Virtual/Augmented Reality

Similar to[1]:

·Virtual worlds: mainly referring to entertainment when virtual reality refers more to utilities

·Mixed reality: mainly used in entertainment applications where different kinds of realities are mixed. Augmented reality on the other hand refers to situations where reality is augmented with some other elements.

·Metaverse: vision of an immersive 3D virtual world, to include aspects of the physical world objects, actors, interfaces, and networks that construct and interact with virtual environments. The concept is not widely used in academic discourse but recently there has been a strong consortium which has launched this concept for further development.

History

The first virtual reality simulator ‘‘Sensorama Simulator’’ can be traced back to Morton Heilig who is believed to have invented the system in around 1962.  Heilig’s work is outlined in his patent of August 28, 1962 (Heilig, 1962). In it he outlines how the sensorama simulator works and explains that part of the usefulness of the simulator would be in avoiding risks that came with hazardous jobs such as the military or in educational training. Therefore, rather than deal with actual real line situations, the system would be useful in simulating the environments that users wanted to train in. Heilig’s sensorama came in the form of a head mounted display which was a central device in augmented reality systems at the time of its invention.

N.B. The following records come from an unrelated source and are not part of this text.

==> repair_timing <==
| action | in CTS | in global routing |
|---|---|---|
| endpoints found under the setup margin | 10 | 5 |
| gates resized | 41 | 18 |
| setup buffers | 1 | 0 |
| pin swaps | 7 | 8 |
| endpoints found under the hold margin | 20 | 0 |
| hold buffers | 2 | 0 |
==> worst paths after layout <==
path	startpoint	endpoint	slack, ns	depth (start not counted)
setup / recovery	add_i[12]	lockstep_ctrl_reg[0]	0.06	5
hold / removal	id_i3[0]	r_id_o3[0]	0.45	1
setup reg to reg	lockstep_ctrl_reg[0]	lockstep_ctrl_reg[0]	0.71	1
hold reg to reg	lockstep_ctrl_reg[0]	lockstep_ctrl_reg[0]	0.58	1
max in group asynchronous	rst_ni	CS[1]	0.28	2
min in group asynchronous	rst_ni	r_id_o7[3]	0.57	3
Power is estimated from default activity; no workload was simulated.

Ivan Sutherland was the pioneer in the introduction of the first considered virtual reality and augmented reality head-mounted system in 1968. Since Sutherland’s first paper on the subject in 1965, examination of virtual reality has occupied the research field (Blanchard et al. 1990). The terms “virtual reality” and “augmented reality” were introduced around the turn of the decade, 1980 – 1990 when the first commercial virtual reality applications, such as Lanier’s VPL DataGlove, were brought onto the market. Lanier’s VPL DataGlove and Azuma et al (2001) demonstrate that AR technology has not only been limited to head-worn displays but also includes handheld displays which may also include flat LCD screens for display. Today handheld display augmented reality is already being developed for new smartphones whose applications are further being developed for consumer markets[2].   In addition augmented reality applications also cover a projection display which as the name suggests projects virtual information on the augmented object or the augmented information is projected to the real life context.  (Zhou et al 2008).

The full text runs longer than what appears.